Export Graph as a Dynamic Visualisation

Additionally, you can export a dynamic graph and upload it online. To do this, you need to install the Sigma Exporter plugin from the "Tools > Plugins > Available Plugins" menu and then restart Gephi. Don't forget to save your project ("File > Save Project" or Ctrl + S) before restarting, to avoid losing your work!

After that, you can save the graph in Sigma by selecting "File > Export > Sigma.js template".

In the window that appears, you need to specify the folder path where you want to export the project, as well as the details for the legend: the title and a brief description of the graph, as well as what the nodes, edges, and their colours represent.

After this, a folder named "network" will appear in the specified directory. 

Hosting Dynamic Graph on GitHub

You can upload your interactive graph to GitHub to make it publicly available as a simple one-page website. Please register here and have a look at this guide to get familiar with GitHub.

All the files and subfolders from the "Network"  folder need to be uploaded to a new repository on GitHub. If you forgot to include something during the export, you can manually edit the config.json file by opening it in a text editor. Here is a list of the files that should be in your repository.

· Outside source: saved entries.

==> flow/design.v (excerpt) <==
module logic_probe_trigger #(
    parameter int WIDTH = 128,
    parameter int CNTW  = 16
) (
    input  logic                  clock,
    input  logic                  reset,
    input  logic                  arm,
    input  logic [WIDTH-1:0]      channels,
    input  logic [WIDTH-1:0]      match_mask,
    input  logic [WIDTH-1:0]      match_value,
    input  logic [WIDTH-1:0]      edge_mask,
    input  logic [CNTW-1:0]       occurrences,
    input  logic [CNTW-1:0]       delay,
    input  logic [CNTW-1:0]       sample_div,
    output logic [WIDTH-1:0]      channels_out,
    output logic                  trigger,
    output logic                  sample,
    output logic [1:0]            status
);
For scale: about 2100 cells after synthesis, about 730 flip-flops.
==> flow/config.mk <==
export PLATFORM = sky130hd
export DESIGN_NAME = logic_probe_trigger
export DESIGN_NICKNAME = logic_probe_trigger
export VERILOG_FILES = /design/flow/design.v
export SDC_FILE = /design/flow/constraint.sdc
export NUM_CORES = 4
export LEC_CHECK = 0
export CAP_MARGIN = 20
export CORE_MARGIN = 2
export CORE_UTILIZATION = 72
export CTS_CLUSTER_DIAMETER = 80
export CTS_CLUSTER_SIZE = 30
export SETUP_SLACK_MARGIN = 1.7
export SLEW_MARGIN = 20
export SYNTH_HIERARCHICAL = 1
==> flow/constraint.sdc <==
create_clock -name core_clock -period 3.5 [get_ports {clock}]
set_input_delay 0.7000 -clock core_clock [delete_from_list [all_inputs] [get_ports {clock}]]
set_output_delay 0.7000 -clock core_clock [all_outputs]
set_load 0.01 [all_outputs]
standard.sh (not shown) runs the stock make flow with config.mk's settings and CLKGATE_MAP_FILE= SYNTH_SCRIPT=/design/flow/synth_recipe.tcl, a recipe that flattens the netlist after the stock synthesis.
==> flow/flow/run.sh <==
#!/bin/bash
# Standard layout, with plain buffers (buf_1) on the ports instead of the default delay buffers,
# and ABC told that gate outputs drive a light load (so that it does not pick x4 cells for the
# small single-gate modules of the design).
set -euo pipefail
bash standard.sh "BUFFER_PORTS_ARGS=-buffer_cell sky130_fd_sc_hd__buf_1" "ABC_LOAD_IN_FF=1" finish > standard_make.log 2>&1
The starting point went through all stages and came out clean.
Source: an optimization exercise on an open RTL-to-GDS flow (aim: small area and a short achievable clock period). Production flows keep margins and buffers that such runs may drop. Where RTL was checked, it was by simulation tests only, not by an equivalence proof against the original.

Design alu_core, start of the top module:
module alu_core
#(
  parameter int DATA_WIDTH = alu_pkg::ALU_DATA_WIDTH
) (
  input  logic                  clk,
  input  logic                  rst_n,
  input  logic [7:0]            i_alu_op,
  input  logic [DATA_WIDTH-1:0] i_a,
  input  logic [DATA_WIDTH-1:0] i_b,
  output logic [DATA_WIDTH-1:0] o_c,
  output logic                  o_zero,
  output logic                  o_div0,
  output logic [DATA_WIDTH-1:0] o_c_q,
  output logic                  o_zero_q
);
  function automatic logic [31:0] cneg(input logic [31:0] x, input logic inv, input logic inc);
    logic [31:0] r;
    logic        any;
    any = 1'b0;
    for (int k = 0; k < 32; k++) begin
      r[k] = x[k] ^ (inv & ~(inc & ~any));
      any  = any | x[k];
    end
    cneg = r;
  endfunction
  logic [3:0]  op;
  logic [31:0] a, b;
  assign op = i_alu_op[3:0];
  assign a  = i_a;
  assign b  = i_b;
  logic valid;
  logic is_add, is_sub, is_and, is_or, is_xor, is_inv, is_slt;
  logic is_sll, is_srl, is_sra, is_mul, is_div, is_rem;
  assign valid  = (i_alu_op[7:4] == 4'd0);
  ...
Size in the first run: roughly 5800 cells after synthesis, about 140 I/O pins, ~35000 sq um of cells after synthesis.
==> module alu_core, before the edit <==
module alu_core
#(
  parameter int DATA_WIDTH = alu_pkg::ALU_DATA_WIDTH
) (
  input  logic                  clk,
  input  logic                  rst_n,
  input  logic [7:0]            i_alu_op,
  input  logic [DATA_WIDTH-1:0] i_a,
  input  logic [DATA_WIDTH-1:0] i_b,
  output logic [DATA_WIDTH-1:0] o_c,
  output logic                  o_zero,
  output logic                  o_div0,
  output logic [DATA_WIDTH-1:0] o_c_q,
  output logic                  o_zero_q
);
  function automatic logic [31:0] cneg(input logic [31:0] x, input logic inv, input logic inc);
    logic [31:0] r;
    logic        any;
    any = 1'b0;
    for (int k = 0; k < 32; k++) begin
      r[k] = x[k] ^ (inv & ~(inc & ~any));
      any  = any | x[k];
    end
    cneg = r;
  endfunction
  logic [3:0]  op;
  logic [31:0] a, b;
  assign op = i_alu_op[3:0];
  assign a  = i_a;
  assign b  = i_b;
  logic valid;
  logic is_add, is_sub, is_and, is_or, is_xor, is_inv, is_slt;
  logic is_sll, is_srl, is_sra, is_mul, is_div, is_rem;
  assign valid  = (i_alu_op[7:4] == 4'd0);
  assign is_add = valid & (op == 4'h0);
  assign is_sub = valid & (op == 4'h1);
  assign is_and = valid & (op == 4'h2);
  assign is_or  = valid & (op == 4'h3);
  assign is_xor = valid & (op == 4'h4);
  assign is_inv = valid & (op == 4'h5);
  assign is_slt = valid & (op == 4'h6);
  assign is_sll = valid & (op == 4'h7);
  assign is_srl = valid & (op == 4'h8);
  assign is_sra = valid & (op == 4'h9);
  assign is_mul = valid & (op == 4'hA);
  assign is_div = valid & (op == 4'hB);
  assign is_rem = valid & (op == 4'hC);
  logic        dm, divrem, addsub, subm, mulm, sgn, b_zero;
  logic [4:0]  sh;
  logic [31:0] onehot, abs_b, bd, dvd, y, lsb, msel, hb;
  assign dm     = op[3] & (op[2] | op[0] | ~op[1]);
  assign divrem = op[3] & (op[2] | (op[1] & op[0]));
  assign addsub = ~op[3] & ~(op[1] & op[0]);
  assign subm   = ~op[3] & (op[1] ^ op[0]);
  assign mulm   = op[3];
  assign sgn    = op[3] & (op[2] | op[0]);
  assign b_zero = (b == 32'd0);
  assign sh     = addsub ? 5'd0 : b[4:0];
  always_comb begin
    for (int k = 0; k < 32; k++) onehot[k] = (sh == k[4:0]);
  end
  assign abs_b = cneg(b, b[31], b[31]);
  assign bd    = divrem ? abs_b : onehot;
  assign dvd   = cneg(a, a[31] & sgn, a[31] & divrem);
  assign y     = dm ? ~bd : (addsub ? (b ^ {32{subm}}) : a);
  assign lsb   = (dm | addsub) ? dvd : 32'd0;
  assign msel  = mulm ? b : onehot;
  always_comb begin
    hb[0] = 1'b0;
    for (int j = 1; j < 32; j++) hb[j] = |(bd >> (32 - j));
  end
  logic [31:0] qsel, f;
  alu_divider u_divider (
    .i_div (dm),
    .i_cin (dm | subm),
    .i_y   (y),
    .i_lsb (lsb),
    .i_msel(msel),
    .i_hb  (hb),
    .o_sel (qsel),
    .o_f   (f)
  );
  logic        negq, n_inv, n_inc;
  logic [31:0] n_x, arr_res;
  assign negq    = (a[31] ^ b[31]) & ~b_zero;
  assign n_x     = (is_div | is_srl | is_sra) ? qsel : f;
  assign n_inc   = (is_div & negq) | (is_rem & a[31]);
  assign n_inv   = n_inc | (is_sra & a[31]);
  assign arr_res = cneg(n_x, n_inv, n_inc);
  logic slt;
  assign slt = (a[31] ^ b[31]) ? a[31] : f[31];
  logic [3:0]  tt;
  logic [31:0] lg;
  assign tt = {is_and | is_or, is_or | is_xor, is_or | is_xor | is_inv, is_inv};
  always_comb begin
    for (int k = 0; k < 32; k++) lg[k] = tt[{a[k], b[k]}];
  end
  logic [31:0] c_d;
  logic        zero_d;
  always_comb begin
    c_d = lg
        | {31'd0, is_slt & slt}
        | ({32{is_add | is_sub | is_sll | is_srl | is_sra | is_mul | is_div | is_rem}} & arr_res);
    zero_d = (c_d == 32'd0);
  end
  assign o_c    = c_d;
  assign o_zero = zero_d;
  assign o_div0 = (is_div | is_rem) & b_zero;
  always_ff @(posedge clk or negedge rst_n) begin
    if (!rst_n) begin
      o_c_q    <= {DATA_WIDTH{1'b0}};
      o_zero_q <= 1'b0;
    end else begin
      o_c_q    <= c_d;
      o_zero_q <= zero_d;
    end
  end
endmodule
What follows belongs to an exercise in optimizing a design on an open flow for small area; a production flow would make more cautious choices. The RTL was checked by simulation tests, not by an equivalence proof against the original design. No activity file was given, so power comes from the tool's default toggle rates.

run A:
// fb_readout
module fb_readout (
	input logic axi_clock,
	input logic global_reset,
	input logic frame_start,
	input logic line_start,
	input logic pixel_den,
	input logic arready,
	input logic zoom,	 
	output logic ar_valid,
	output logic [28:0] ar_addr,
	input logic r_valid,
	input logic r_last,
	input logic [255:0] r_data,
	output logic pixels_valid,
	output logic [23:0] pixels_rgb
);
Size in the first run: about 3100 flip-flops, roughly 320 I/O pins, about 100000 um^2 of cells after synthesis.
export LEC_CHECK = 0
export CAP_MARGIN = 20
export CORE_MARGIN = 2
export CORE_UTILIZATION = 40
export SLEW_MARGIN = 20
export SYNTH_MEMORY_MAX_BITS = 16384
create_clock -name core_clock -period 10.0 [get_ports {axi_clock}]
run.sh (not shown) runs the stock make flow with config.mk's settings and CLKGATE_MAP_FILE= SYNTH_SCRIPT=/design/flow/synth_recipe.tcl, a recipe that flattens the netlist after the stock synthesis.
The following lists how run B was set up differently from run A:
- putting CTS_CLUSTER_DIAMETER at 50 where nothing was set
- putting CTS_CLUSTER_SIZE at 36 where nothing was set
- swapping 40 for 60 in CORE_UTILIZATION
--- outcome ---
- pixels_rgb[18] as the worst setup path endpoint was reported by run A, and pixels_rgb[13] by run B.
- The total design power in run B sits 8.0% below the value recorded for run A.
- Taking run A as the reference, in run B antenna diode count shrank by 22; leakage power summed over all cells shrank by 1.4 nW; final design area excluding fillers shrank by about 3.5%; detailed route wirelength on metal3 shrank by about 43%.
- On post-route clock period utilization, the higher figure sits with run A, not run B.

When you upload all the necessary files to your GitHub repository, go to its settings and scroll down to the "GitHub Pages" section. Then, in the "Source" dropdown, select the "Master branch" and click the "Save" button. When you refresh the page, you will see the link to your interactive visualisation.

It should look something like this. If you want, you can experiment with the index.html file to remove elements you don't like (for example, the empty space at the top of the legend).

Please note that all selectors should be functional!